Back to our Safe Harbor. After they checked old deeds in the Safe Harbor Property Department files, researched the Lancaster History archives, the Courthouse, the Orphan’s Court, and newspaper records, it was found the name dates back to the early 1800s.
There are two theories. The first theory involves William Penn and sounds a bit far-fetched. According to Dr. Herbert C. Beck, noted Lancaster County historian and also the writer of the article about the Conestoga horse that provided the information for the winter newsletter article on the horse, suggests Penn bought up the 16,000 acres of Manor Township with the idea of establishing a city to rival Philadelphia. He also suggested Penn planned on cutting a channel up the Susquehanna to a “safe harbor” in the Conestoga for shipping.
I have no idea how they would have managed that in the 1700s. It could be Penn really did not understand the lower end of the river as he did not spend much time in this area.
Theory number 2 makes more sense.
It is thought that the rafters running down the river, after the treacherous journey past Columbia and around Turkey Hill, were happy to be able to pull into the calm, placid Conestoga River: their “safe harbor.” There they could catch their breath and visit the many taverns in the area before heading downriver. They knew the next section, below the Conestoga, was just as nasty.
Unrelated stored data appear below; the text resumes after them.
Context: an optimization exercise on an open-source flow, tuned for small area. The choices shown serve that exercise and are no tape-out recipe. Function was checked by simulation only, so behaviour that the tests miss may differ from the original. Power and IR drop assume default switching activity.

==> flow/config.mk <==
export PLATFORM = sky130hd
export DESIGN_NAME = triangle_assembler
export DESIGN_NICKNAME = triangle_assembler
export VERILOG_FILES = /design/flow/design.v
export SDC_FILE = /design/flow/constraint.sdc
export NUM_CORES = 4
export LEC_CHECK = 0
export ABC_AREA = 1
export CAP_MARGIN = 20
export CORE_MARGIN = 2
export CORE_UTILIZATION = 45
export SLEW_MARGIN = 20
==> flow/constraint.sdc <==
create_clock -name core_clock -period 6.0 [get_ports {clk_i}]
set_input_delay 1.2000 -clock core_clock [delete_from_list [all_inputs] [get_ports {clk_i}]]
set_output_delay 1.2000 -clock core_clock [all_outputs]
set_load 0.01 [all_outputs]
==> flow/design.v <==
module triangle_fifo #(
    parameter int DEPTH = 4,
    parameter int WIDTH = 171
) (
    input  logic                     clk_i,
    input  logic                     rst_ni,
    input  logic                     push_i,
    input  logic [WIDTH-1:0]         data_i,
    input  logic                     pop_i,
    output logic [WIDTH-1:0]         data_o,
    output logic                     full_o,
    output logic                     empty_o,
    output logic [$clog2(DEPTH):0]   count_o
);
    localparam int PTR_W = $clog2(DEPTH);
    localparam logic [PTR_W:0] FULL_COUNT = (PTR_W + 1)'(DEPTH);
    logic [WIDTH-1:0]   mem_q [DEPTH];
    logic [PTR_W-1:0]   wr_ptr_q;
    logic [PTR_W-1:0]   rd_ptr_q;
    logic [PTR_W:0]     count_q;
    logic               do_push;
    logic               do_pop;
    assign do_pop  = pop_i && (count_q != '0);
    assign do_push = push_i && ((count_q != FULL_COUNT) || do_pop);
    always_ff @(posedge clk_i) begin
        for (int i = 0; i < DEPTH; i++) begin
            if (do_push && (wr_ptr_q == PTR_W'(i))) begin
                mem_q[i] <= data_i;
            end
        end
    end
    always_ff @(posedge clk_i or negedge rst_ni) begin
        if (!rst_ni) begin
            wr_ptr_q <= '0;
            rd_ptr_q <= '0;
            count_q  <= '0;
        end else begin
            if (do_push) begin
                wr_ptr_q <= wr_ptr_q + 1'b1;
            end
            if (do_pop) begin
                rd_ptr_q <= rd_ptr_q + 1'b1;
            end
            case ({do_push, do_pop})
                2'b10:   count_q <= count_q + 1'b1;
                2'b01:   count_q <= count_q - 1'b1;
                default: count_q <= count_q;
            endcase
        end
    end
    assign data_o  = mem_q[rd_ptr_q];
    assign full_o  = (count_q == FULL_COUNT);
    assign empty_o = (count_q == '0);
    assign count_o = count_q;
endmodule
module triangle_assembler #(
    parameter int DEPTH     = 4,
    parameter int AF_MARGIN = 2
) (
    input  logic                clk_i,
    input  logic                rst_ni,
    input  logic                data_in_i,
    input  logic [11:0]         triangle_index_in_i,
    input  logic signed [17:0]  u_i,
    input  logic signed [17:0]  v_i,
    input  logic signed [17:0]  n_i,
    input  logic                clear_status_i,
    output logic                tri_valid_o,
    input  logic                tri_ready_i,
    output logic [11:0]         tri_index_o,
    output logic [2:0][17:0]    tri_u_o,
    output logic [2:0][17:0]    tri_v_o,
    output logic [2:0][17:0]    tri_n_o,
    output logic [9:0]          bbox_min_x_o,
    output logic [9:0]          bbox_max_x_o,
    output logic [9:0]          bbox_min_y_o,
    output logic [9:0]          bbox_max_y_o,
    output logic                almost_full_o,
    output logic                seq_error_o,
    output logic                overflow_o,
    output logic [15:0]         culled_count_o
);
    localparam int COORD_W = 18;
    localparam int INDEX_W = 12;
    localparam int BBOX_W  = 10;
    localparam int SVTX_W  = 3 * COORD_W - 1;           
    localparam int PKT_W   = INDEX_W + 3 * SVTX_W;      
    localparam int CNT_W = $clog2(DEPTH) + 1;
    localparam logic [CNT_W-1:0] AF_LEVEL = CNT_W'(DEPTH - AF_MARGIN);
    function automatic logic above(input logic [COORD_W-1:0] c, input logic [BBOX_W-1:0] hi);
        above = !c[COORD_W-1] && ((c[COORD_W-2:BBOX_W] != '0) || (c[BBOX_W-1:0] > hi));
    endfunction
    function automatic logic [BBOX_W-1:0] clamp(input logic [COORD_W-1:0] c, input logic [BBOX_W-1:0] hi);
        if (c[COORD_W-1])   clamp = '0;
        else if (above(c, hi)) clamp = hi;
        else                clamp = c[BBOX_W-1:0];
    endfunction
    function automatic logic [2*BBOX_W-1:0] minmax3(input logic [BBOX_W-1:0] a, b, c);
        logic ab, ac, bc;
        logic [BBOX_W-1:0] mn, mx;
        ab = a < b;
        ac = a < c;
        bc = b < c;
        mn = ab ? (ac ? a : c) : (bc ? b : c);
        mx = ab ? (bc ? c : b) : (ac ? c : a);
        minmax3 = {mn, mx};
    endfunction
    localparam logic [BBOX_W-1:0] X_MAX = 10'd639;
    localparam logic [BBOX_W-1:0] Y_MAX = 10'd479;
    logic [SVTX_W:0]      in_vtx;
    logic [SVTX_W:0]      slot0_q, slot1_q, slot2_q;
    logic [INDEX_W-1:0]   idx_q;
    logic [1:0]           vcnt_q;
    logic                 asm_valid_q;
    logic                 first, ld0, ld1, ld2, mismatch;
    assign in_vtx = {u_i, v_i, n_i[COORD_W-2:0], (n_i[COORD_W-1] || (n_i == '0))};
    assign mismatch = data_in_i && (vcnt_q != 2'd0) && (triangle_index_in_i != idx_q);
    assign ld0 = data_in_i && ((vcnt_q == 2'd0) || mismatch);
    assign ld1 = data_in_i && !mismatch && (vcnt_q == 2'd1);
    assign ld2 = data_in_i && !mismatch && (vcnt_q == 2'd2);
    always_ff @(posedge clk_i) begin
        if (ld0) begin
            slot0_q <= in_vtx;
            idx_q   <= triangle_index_in_i;
        end
        if (ld1) slot1_q <= in_vtx;
        if (ld2) slot2_q <= in_vtx;
    end
    always_ff @(posedge clk_i or negedge rst_ni) begin
        if (!rst_ni) begin
            vcnt_q      <= 2'd0;
            asm_valid_q <= 1'b0;
        end else begin
            asm_valid_q <= ld2;
            if (ld0)      vcnt_q <= 2'd1;
            else if (ld1) vcnt_q <= 2'd2;
            else if (ld2) vcnt_q <= 2'd0;
        end
    end
    logic [COORD_W-1:0] su0, su1, su2, sv0, sv1, sv2;
    logic               cull_d;
    logic               eval_valid_q, eval_cull_q;
    logic [INDEX_W+SVTX_W-1:0] eval_q;
    assign su0 = slot0_q[SVTX_W -: COORD_W];
    assign su1 = slot1_q[SVTX_W -: COORD_W];
    assign su2 = slot2_q[SVTX_W -: COORD_W];
    assign sv0 = slot0_q[SVTX_W-COORD_W -: COORD_W];
    assign sv1 = slot1_q[SVTX_W-COORD_W -: COORD_W];
    assign sv2 = slot2_q[SVTX_W-COORD_W -: COORD_W];
    assign cull_d = slot0_q[0] || slot1_q[0] || slot2_q[0] ||
                    (su0[COORD_W-1] && su1[COORD_W-1] && su2[COORD_W-1]) ||
                    (sv0[COORD_W-1] && sv1[COORD_W-1] && sv2[COORD_W-1]) ||
                    (above(su0, X_MAX) && above(su1, X_MAX) && above(su2, X_MAX)) ||
                    (above(sv0, Y_MAX) && above(sv1, Y_MAX) && above(sv2, Y_MAX));
    always_ff @(posedge clk_i) begin
        eval_q      <= {idx_q, slot0_q[SVTX_W:1]};
        eval_cull_q <= cull_d;
    end
    always_ff @(posedge clk_i or negedge rst_ni) begin
        if (!rst_ni) eval_valid_q <= 1'b0;
        else         eval_valid_q <= asm_valid_q;
    end
    logic                 fifo_push, fifo_pop, fifo_full, fifo_empty;
    logic                 cull_evt, drop_evt;
    logic [CNT_W-1:0]     fifo_count;
    logic [PKT_W-1:0]     head;
    assign fifo_pop  = tri_ready_i && !fifo_empty;
    assign fifo_push = eval_valid_q && !eval_cull_q;
    assign cull_evt  = eval_valid_q && eval_cull_q;
    assign drop_evt  = fifo_push && fifo_full && !fifo_pop;
    triangle_fifo #(
        .DEPTH (DEPTH),
        .WIDTH (PKT_W)
    ) u_fifo (
        .clk_i   (clk_i),
        .rst_ni  (rst_ni),
        .push_i  (fifo_push),
        .data_i  ({eval_q, slot1_q[SVTX_W:1], slot2_q[SVTX_W:1]}),
        .pop_i   (fifo_pop),
        .data_o  (head),
        .full_o  (fifo_full),
        .empty_o (fifo_empty),
        .count_o (fifo_count)
    );
    logic        seq_error_q, overflow_q;
    logic [15:0] culled_count_q;
    always_ff @(posedge clk_i or negedge rst_ni) begin
        if (!rst_ni) begin
            seq_error_q    <= 1'b0;
            overflow_q     <= 1'b0;
            culled_count_q <= '0;
        end else if (clear_status_i) begin
            seq_error_q    <= 1'b0;
            overflow_q     <= 1'b0;
            culled_count_q <= {15'd0, cull_evt};
        end else begin
            seq_error_q    <= seq_error_q | mismatch;
            overflow_q     <= overflow_q | drop_evt;
            culled_count_q <= culled_count_q + {15'd0, cull_evt};
        end
    end
    logic [SVTX_W-1:0]      hv [3];
    logic [2:0][BBOX_W-1:0] cu, cv;
    assign hv[0] = head[3*SVTX_W-1 -: SVTX_W];
    assign hv[1] = head[2*SVTX_W-1 -: SVTX_W];
    assign hv[2] = head[SVTX_W-1 -: SVTX_W];
    for (genvar gi = 0; gi < 3; gi++) begin : g_vtx_out
        assign tri_u_o[gi] = hv[gi][SVTX_W-1 -: COORD_W];
        assign tri_v_o[gi] = hv[gi][SVTX_W-1-COORD_W -: COORD_W];
        assign tri_n_o[gi] = {1'b0, hv[gi][COORD_W-2:0]};
        assign cu[gi] = clamp(hv[gi][SVTX_W-1 -: COORD_W], X_MAX);
        assign cv[gi] = clamp(hv[gi][SVTX_W-1-COORD_W -: COORD_W], Y_MAX);
    end
    assign tri_valid_o    = !fifo_empty;
    assign tri_index_o    = head[PKT_W-1 -: INDEX_W];
    assign {bbox_min_x_o, bbox_max_x_o} = minmax3(cu[0], cu[1], cu[2]);
    assign {bbox_min_y_o, bbox_max_y_o} = minmax3(cv[0], cv[1], cv[2]);
    assign almost_full_o  = (fifo_count >= AF_LEVEL);
    assign seq_error_o    = seq_error_q;
    assign overflow_o     = overflow_q;
    assign culled_count_o = culled_count_q;
endmodule
==> flow/run.sh <==
#!/bin/bash
# synth_recipe.tcl (not shown) runs the flow's synth.tcl, then flattens the netlist and writes it again
# the make line also repeats each setting of config.mk as NAME=value (left out here)
make -C /OpenROAD-flow-scripts/flow DESIGN_CONFIG=/design/flow/config.mk WORK_HOME=/design/flow/orfs CLKGATE_MAP_FILE= SYNTH_SCRIPT=/design/flow/synth_recipe.tcl finish
==> results of run 1 <==
-- what timing repair did --
action / CTS / global route
gates cloned: 2 / 13
resized for setup: 104 / 205
hold buffers: 0 / 0
pin swaps: 10 / 45
setup buffers: 21 / 62
endpoints found under the setup margin: 38 / 38
-- through the flow --
stage               util, %  worst slack [ns]  setup TNS [ns]  total power, W
floorplan                 -            -0.648         -451.88          0.0144
global placement       51.4            -0.212           -4.37          0.0209
detailed placement     51.5            -0.230           -4.96          0.0209
CTS                    56.2            -0.242           -4.52          0.0275
global route           57.8           -0.0654          -0.880          0.0299
finish                 57.8             0.130               0          0.0284
-- layer usage --
metal | GRT usage, % | vias to the layer above | share of wire [%]
met3 | 4.26 | 171 | 6.4
met2 | 40.5 | 807 | 50
met4 | 6.90 | 6 | 2.8
met1 | 29.1 | 12200 | 40
li1 | - | 11300 | -
met5 | 0 | - | 0.040
-- area by class of cell --
| type | count | area, um^2 | share of cell area [%] |
|---|---|---|---|
| sequential | 953 | 27800 | 58.5 |
| multi-input combinational | 1654 | 9210 | 19.4 |
| timing repair buffer | 513 | 5170 | 10.9 |
| clock buffer | 126 | 2640 | 5.54 |
| tap | 1070 | 1340 | 2.81 |
| inverter | 184 | 727 | 1.53 |
| clock inverter | 55 | 637 | 1.34 |
| timing repair inverter | 4 | 52.6 | 0.110 |
-- registers in the layout (all words and copies together), names as in the netlist, 2 cells and up --
signal           cells
vcnt_q               2
u_fifo.count_q       3
u_fifo.mem_q       684
slot0_q             54
slot2_q             54
u_fifo.wr_ptr_q      2
idx_q               12
u_fifo.rd_ptr_q      2
eval_q              65
culled_count_q      16
slot1_q             54
-- worst min-delay path by stage --
stage                 from          to  depth (start not counted)
3_3_place_gp    slot0_q[7]   eval_q[6]                          0
4_1_cts         slot0_q[1]   eval_q[0]                          0
6_report        slot0_q[1]   eval_q[0]                          0
3_5_place_dp   slot0_q[38]  eval_q[37]                          0
2_1_floorplan   slot0_q[1]   eval_q[0]                          0
5_1_grt         slot0_q[1]   eval_q[0]                          0
-- kinds of logic after synthesis --
group                    after synthesis
adder cells (fa/ha/maj)               65
other                                  2
flip-flops                           953
XOR/XNOR                              12
buffers and inverters                310
AND/OR/NAND/NOR                     1176
AO/OA/AOI/OAI                        390
-- power breakdown --
| group | internal, W | switching [W] |
|---|---|---|
| clock network | 0.00352 | 0.00253 |
| registers | 0.00729 | 0.0000681 |
| logic | 0.00625 | 0.00872 |
| total | 0.0171 | 0.0113 |
-- critical path, delay by kind of cell, from the launching register on --
kind | cells | cell delay, ns
AOI/OAI and AO/OA | 5 | 0.90
DFF | 1 | 0.44
adders and majority gates | 2 | 0.55
and+or+nand+nor | 8 | 1.12
buffers and inverters | 7 | 1.00
-- synthesized netlist by cell type, types with 4 or more instances --
cell / n / area share (%)
ha_1: 64 / 2.1
buf_6: 30 / 0.90
nor2_2: 6 / 0.10
inv_2: 5 / 0.050
nor2_1: 150 / 1.5
nor3_1: 18 / 0.24
o21ai_1: 46 / 0.61
a22o_1: 29 / 0.68
edfxtp_1: 858 / 69
o21ai_0: 15 / 0.20
buf_2: 21 / 0.28
or2_2: 6 / 0.10
nor3b_1: 10 / 0.20
nand2_1: 744 / 7.4
dfrtp_1: 29 / 1.9
a21oi_1: 137 / 1.8
o22ai_1: 51 / 0.85
nand2_4: 5 / 0.15
or2_1: 30 / 0.50
buf_4: 20 / 0.40
nand3_1: 165 / 2.2
o21ai_2: 6 / 0.14
nand4_1: 15 / 0.25
buf_1: 4 / 0.040
nand2_2: 5 / 0.083
xor2_1: 10 / 0.23
a31oi_1: 89 / 1.5
dfxtp_1: 66 / 3.5
inv_1: 177 / 1.8
clkbuf_1: 51 / 0.51
o22ai_2: 6 / 0.20
nor4_1: 16 / 0.27
==> results.sh, run 1 <==
export IMPL_outcome="finished clean"
export IMPL_dieArea_um2=85800
export IMPL_wl_per_cell_um=22.7
export IMPL_critPathCapture="bbox_min_x_o[2]"
export IMPL_wl_mm=103
export IMPL_cpMaxStageDelayCell="dfrtp_2"
export IMPL_crit_chain="inv_4 > ha_4 > buf_12 > inv_8 > or2_2 > o21ai_2 > nand2_1 > nor2_4 > nand3_4 > buf_4 > o21ai_4 > ha_4 > nand4_1 > a31oi_2 > a2111oi_4 > buf_4 > nand2_1 > buf_6 > nand2_1 > nand2_1 > o21ai_1 > dlymetal6s2s_1"
export IMPL_num_vias=24500
export IMPL_start_util_pct=45.6
export IMPL_crit_start="u_fifo.rd_ptr_q[0]"
export IMPL_hold_ws_ns=0.324
export IMPL_syn_area_um2=37600
export IMPL_ys_seq_area_share_pct=74.1
export IMPL_cts_tree="built"
export IMPL_design_area_um2=47600
export IMPL_die_h_um=293
export IMPL_critPathMaxFanout=12
export IMPL_cellPowerDensity_nw_per_um2=597
export IMPL_post_route_period_util_pct=97.8
export IMPL_ys_async_sr_fraction_pct=3.04
export IMPL_clockBufferDepth=3
export IMPL_critPathKind="reg2out"
export IMPL_synthAdderAreaFrac_pct=2.19
export IMPL_synthMuxAreaShare_pct=0
export IMPL_port_buffers=299
export IMPL_synth_compound_area_share_pct=6.29
export IMPL_dp_cells=4283
export IMPL_cp_data_arrival_time_ns=4.67
export IMPL_slew_headroom_pct=27.2
export IMPL_rrSetupSlack_ns=3.09
export IMPL_h_tree_depth=3
export IMPL_worst_r2r_endpoint="slot0_q[41]"
export IMPL_fp_coreArea_um2=82400
export IMPL_avgViaCountPerCell=5.37
export IMPL_cts_buffers=96
export IMPL_ys_flop_type="edfxtp_1"
export IMPL_drtIter0Drc=1697
export IMPL_yosysWarnings=4
export IMPL_layout_drive_gt1_share_pct=16.7
export IMPL_worstRegToRegCells=6
export IMPL_synth_top_family_by_area="simple AND/OR/NAND/NOR gates"
export IMPL_cp_end_kind="primary output"
export IMPL_synth_distinct_cells=49
export IMPL_grt_pass1_wl_mm=149
export IMPL_final_common_cell="edfxtp_1"
export IMPL_drtPass1Iterations=8
export IMPL_worst_pin_slew_ns=1.09
export IMPL_synth_simple_gate_area_share_pct=13.2
export IMPL_antenna_found_initial=3
export IMPL_period_minus_slack_ns=5.87
export IMPL_clkTransAtPathRegs_ns=0.06
export IMPL_worstPathRequired_ns=4.80
export IMPL_layout_common_cells="edfxtp_1 (858), nand2_1 (729), clkdlybuf4s50_1 (261)"
export IMPL_grt_max_degree=69
export IMPL_crit_top_cell="nand2_1"
export IMPL_nets=3542
export IMPL_skew_ns=0.0577
export IMPL_route_detailed_drc=0
export IMPL_die_x_um=293
export IMPL_routabilityCongestion=0.873
export IMPL_rows=105
export IMPL_gr_usage_all_layers_pct=23.1
export IMPL_ir_worst_vdd_v=0.000334
export IMPL_grt_pass1_vias=24200
export IMPL_reg2reg_from="idx_q[1]"
export IMPL_max_stage_delay_ns=0.44
export IMPL_ant_nets=0
export IMPL_clock_sinks=953
export IMPL_ys_ff_latch=953
export IMPL_placed_area_um2=42400
export IMPL_dp_final_hpwl_mm=64.1
export IMPL_insertion_delay_ns=0.67
export IMPL_final_instance_count_excl_fill=4559
export IMPL_hold_class="reg2reg"
export IMPL_pin_count=305
export IMPL_area_delta_synth_final_pct=26.7
export IMPL_num_antenna_cells=0
export IMPL_syn_area_per_cell_um2=12.9
export IMPL_synthXorXnorAreaFrac_pct=0.280
export IMPL_crit_path_start_kind="flop"
export IMPL_max_cap_viol_count=0
export IMPL_grt_overflow_total=0
export IMPL_leakagePower_nw=17.8
export IMPL_synth_edf_count=858
export IMPL_clock_fmax_ghz=0.170
export IMPL_finalMaxSlewViolations=0
export IMPL_syn_inst=2908
export IMPL_cts_root_buffer="clkbuf_16"
export IMPL_finalSetupViolCount=0
export IMPL_num_fill_cells=6552
export IMPL_final_hold_violation_count=0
In the Safe Harbor Property Department files was (in 1952) a will of Valentine Miller, who had patented 140 acres on the Manor Township side at the mouth of the Conestoga. It is where Conestoga Substation and Warehouse Road are today. The property was left to his son Jacob Miller who died in 1810.
In their history of Lancaster County, Ellis and Evans state that Jacob Miller and “Widow Miller,” probably the son and widow of the above-named Jacob, laid out the town of “Millersport.” Ancient deeds and other records bear out the fact that Millersport-latter called “Millport”—was the early name of the proposed settlement.
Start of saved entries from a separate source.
What follows belongs to an exercise in optimizing a design on an open flow for small area and a short achievable clock period; a production flow would make more cautious choices. Function was checked by simulation only, so behaviour that the tests miss may differ from the original. Power figures rest on the tool's default switching activity, not on a simulated workload.

==> flow/design.v <==
module echo_train_gen #(
  parameter int N_ECHO  = 5,
  parameter int DW      = 10,
  parameter int CNT_W   = 16,
  parameter int PERIOD  = 200,
  parameter int NOISE_W = 4
) (
  input  logic                          clk,
  input  logic                          reset,
  input  logic                          start,
  input  logic                          stop,
  input  logic                          mode,
  input  logic                          noise_en,
  input  logic [8*(N_ECHO+1)-1:0]       amp_i,
  input  logic [CNT_W*(N_ECHO+1)-1:0]   delay_i,
  output logic [DW-1:0]                 sum_o,
  output logic [7:0]                    start_o,
  output logic                          busy,
  output logic                          frame_o
);
  localparam int NP = N_ECHO + 1;
  logic             run_q;
  logic             last_q;
  logic             first_q;
  logic [7:0]       cnt_q;
  logic [15:0]      lfsr_q;
  logic [DW-1:0]    sum_q;
  logic [7:0]       st_q;
  logic             frame_q;
  logic [7:0]       amp_q [NP];
  logic [7:0]       pos_q [NP];
  logic [7:0]       sb_q  [NP];
  logic [7:0]       h1_q  [NP];
  logic [7:0]       h2_q  [NP];
  logic             hc_q  [NP];
  logic [10:0]      y1_q, y2_q, y3_q;
  logic [7:0]       p0_q;
  logic go, ld;
  assign go = run_q && !stop;
  assign ld = !run_q || last_q;
  logic [7:0] sb_d [NP];
  for (genvar k = 0; k < NP; k++) begin : g_shape
    logic [7:0] u;
    logic       win;
    logic [7:0] s4;
    assign u = pos_q[k];
    assign win = (u[7:4] == 4'd0 && u[3:0] <= 4'd11) || (u[7:2] == 6'h3F);
    localparam logic [127:0] SHAPE4 = 128'h230e0502050e23477cb9ebffebb97c47;
    assign s4 = SHAPE4[8*u[3:0] +: 8];
    assign sb_d[k] = win ? s4 : 8'd0;
  end
  logic [7:0] h1_d [NP];
  logic [7:0] h2_d [NP];
  logic       hc_d [NP];
  for (genvar k = 0; k < NP; k++) begin : g_mul
    etg_mul u_mul (.a(amp_q[k]), .s(sb_q[k]), .h1(h1_d[k]), .h2(h2_d[k]), .hc(hc_d[k]));
  end
  logic [10:0] y1_d, y2_d, y3_d;
  etg_sum u_sum (
    .h1({h1_q[5], h1_q[4], h1_q[3], h1_q[2], h1_q[1], h1_q[0]}),
    .h2({h2_q[5], h2_q[4], h2_q[3], h2_q[2], h2_q[1], h2_q[0]}),
    .hc({hc_q[5], hc_q[4], hc_q[3], hc_q[2], hc_q[1], hc_q[0]}),
    .y1(y1_d), .y2(y2_d), .y3(y3_d));
  logic       v0   [NP];
  logic       z0_q [NP];  
  for (genvar k = 0; k < NP; k++) begin : g_early
    assign v0[k] = z0_q[k] && amp_q[k][7];
  end
  logic [7:0] sb_in [NP];    
  logic [1:0] h1_in [NP];    
  logic       h2_in [NP];
  logic       hc_in [NP];
  logic       z0_in [NP];
  logic [7:0] pos_in [NP];
  always_comb begin
    for (int k = 0; k < NP; k++) begin
      logic [7:0]  a;
      logic [15:0] d;
      logic        hz, d0, d1, d2;
      logic [8:0]  lo5;
      a  = amp_i[8*k +: 8];
      d  = delay_i[CNT_W*k +: CNT_W];
      hz = d[15:2] == 14'd0;
      d0 = hz && d[1:0] == 2'd0;
      d1 = hz && d[1:0] == 2'd1;
      d2 = hz && d[1:0] == 2'd2;
      lo5 = {1'b0, a[5:0], 2'b00} + {1'b0, a};
      z0_in[k]  = d0;
      sb_in[k]  = d0 ? 8'd14 : d1 ? 8'd5 : d2 ? 8'd2 : 8'd0;
      h1_in[k]  = d0 ? a[7:6] : 2'd0;
      h2_in[k]  = d1 && a[7];
      hc_in[k]  = d0 && lo5[8];
      pos_in[k] = (d[15:8] != 8'd0 || d[7:0] >= 8'(PERIOD)) ? 8'd13 : ~d[7:0];
    end
  end
  logic [2:0] x0;
  logic [4:0] x0n;
  logic s1, c1, s2, c2, s3, c3, s4, c4;
  assign s1 = v0[0] ^ v0[1] ^ v0[2];
  assign c1 = (v0[0] & v0[1]) | (v0[2] & (v0[0] ^ v0[1]));
  assign s2 = v0[3] ^ v0[4] ^ v0[5];
  assign c2 = (v0[3] & v0[4]) | (v0[5] & (v0[3] ^ v0[4]));
  assign s3 = s1 ^ s2 ^ lfsr_q[0];
  assign c3 = (s1 & s2) | (lfsr_q[0] & (s1 ^ s2));
  assign s4 = c1 ^ c2 ^ lfsr_q[1];
  assign c4 = (c1 & c2) | (lfsr_q[1] & (c1 ^ c2));
  assign x0  = {1'b0, c1, s1} + {1'b0, c2, s2};
  assign x0n = {1'b0, lfsr_q[3:2], s4, s3} + {1'b0, c4, c3, 1'b0};
  logic [10:0]   xs, xns;
  logic [DW-1:0] xsat, xnsat;
  assign xs    = y1_q + y2_q + y3_q;
  assign xns   = y1_q + y2_q + y3_q + 11'(lfsr_q[3:0]);
  assign xsat  = first_q ? 10'(x0)  : xs[10]  ? 10'd1023 : xs[9:0];
  assign xnsat = first_q ? 10'(x0n) : xns[10] ? 10'd1023 : xns[9:0];
  always_ff @(posedge clk or posedge reset) begin
    if (reset) begin
      run_q   <= 1'b0;
      lfsr_q  <= 16'hACE1;
      sum_q   <= '0;
      st_q    <= '0;
      frame_q <= 1'b0;
    end else begin
      run_q   <= run_q ? !(stop || (last_q && !mode)) : (start && !stop);
      if (run_q) lfsr_q <= {lfsr_q[0] ^ lfsr_q[2] ^ lfsr_q[3] ^ lfsr_q[5], lfsr_q[15:1]};
      sum_q   <= go ? (noise_en ? xnsat : xsat) : 10'd0;
      st_q    <= go ? (first_q ? {7'd0, v0[0]} : p0_q) : 8'd0;
      frame_q <= go && last_q;
    end
  end
  always_ff @(posedge clk) begin
    cnt_q   <= ld ? 8'd0 : cnt_q + 8'd1;
    last_q  <= run_q && cnt_q == 8'(PERIOD - 2);
    first_q <= ld;
    for (int k = 0; k < NP; k++) begin
      if (ld) begin
        amp_q[k] <= amp_i[8*k +: 8];
        z0_q[k]  <= z0_in[k];
        pos_q[k] <= pos_in[k];
        sb_q[k]  <= sb_in[k];
        h1_q[k]  <= {6'd0, h1_in[k]};
        h2_q[k]  <= {7'd0, h2_in[k]};
        hc_q[k]  <= hc_in[k];
      end else begin
        pos_q[k] <= pos_q[k] + 8'd1;
        sb_q[k]  <= sb_d[k];
        h1_q[k]  <= h1_d[k];
        h2_q[k]  <= h2_d[k];
        hc_q[k]  <= hc_d[k];
      end
    end
    y1_q <= y1_d;
    y2_q <= y2_d;
    y3_q <= y3_d;
    p0_q <= h1_q[0] + h2_q[0] + {7'd0, hc_q[0]};
  end
  assign sum_o   = sum_q;
  assign start_o = st_q;
  assign frame_o = frame_q;
  assign busy    = run_q;
endmodule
Later deeds appear for the sale of land in “Millersport,” commonly known as Safe Harbor. Since these follow the first ark and raft trade, which began in 1795, one logically can presume the name change came from the river man who found a harbor for their crafts and refreshments for themselves. In 1811 Israel Nestelroad was operating a tavern there, but the sale of lots and the village’s growth were slow. The name given by its founders refused to stick, and where early deeds used the phrase “Millersport, commonly known as Safe Harbor,” deeds recorded in the middle of the century stated, “Millersport now Safe Harbor.”
In the middle of the 1800s, the village Safe Harbor had the distinction of being one of the “booziest” for its size anywhere in the country, with a population of 1,200 supporting five taverns, three liquor stores, and six beer halls. This was due to the thirsty habits of the ironworkers. People who lived in the area that were not overly concerned about this “honor” noted that five taverns and two liquor stores did a thriving business when the village population was only 200.
The waterman of the day were certainly hardy fellows. Before the hydroelectric projects, the river bottom was visible in places for much of the year. Only during high water was it navigable and only in one way; downriver to the Chesapeake Bay. Efforts were made to try to clear out a channel in 1803 by Henry Latrobe, engineer and designer of the White House. There were unsuccessful attempts to get steamboats upstream.
In 1825 the Lancaster Journal of July 3rd, 1825, reports that “The Susquehanna Steamboat was on Wednesday evening at the foot of Eshleman Sluice.
Yesterday she was expected to reach Safe Harbor at the mouth of the Conestoga Creek.” Apparently, no one bothered to follow up on its progress, as there was no more mention of it. The only real commerce was from the upper reaches of the river downstream to the Chesapeake Bay. They could only run when the water was high, avoiding the rocks, poling from one side of the river to the other to take advantage of what channels there were, and at the end of their trip, the only way to get back home was to walk.
I would bet the walk home included a layover at one of the numerous taverns in Safe Harbor.
Conestoga Area Historical Society
The Conestoga Area Historical Society is a non-profit, volunteer-based organization dedicated to the preservation of the Penn Manor Area history (consisting of the Conestoga Township, Manor Township, Martic Township, Pequea Township, and Millersville Borough) by the exchange of ideas and information, the preservation of resources, and the presentation of historical artifacts from the area through its museum and buildings.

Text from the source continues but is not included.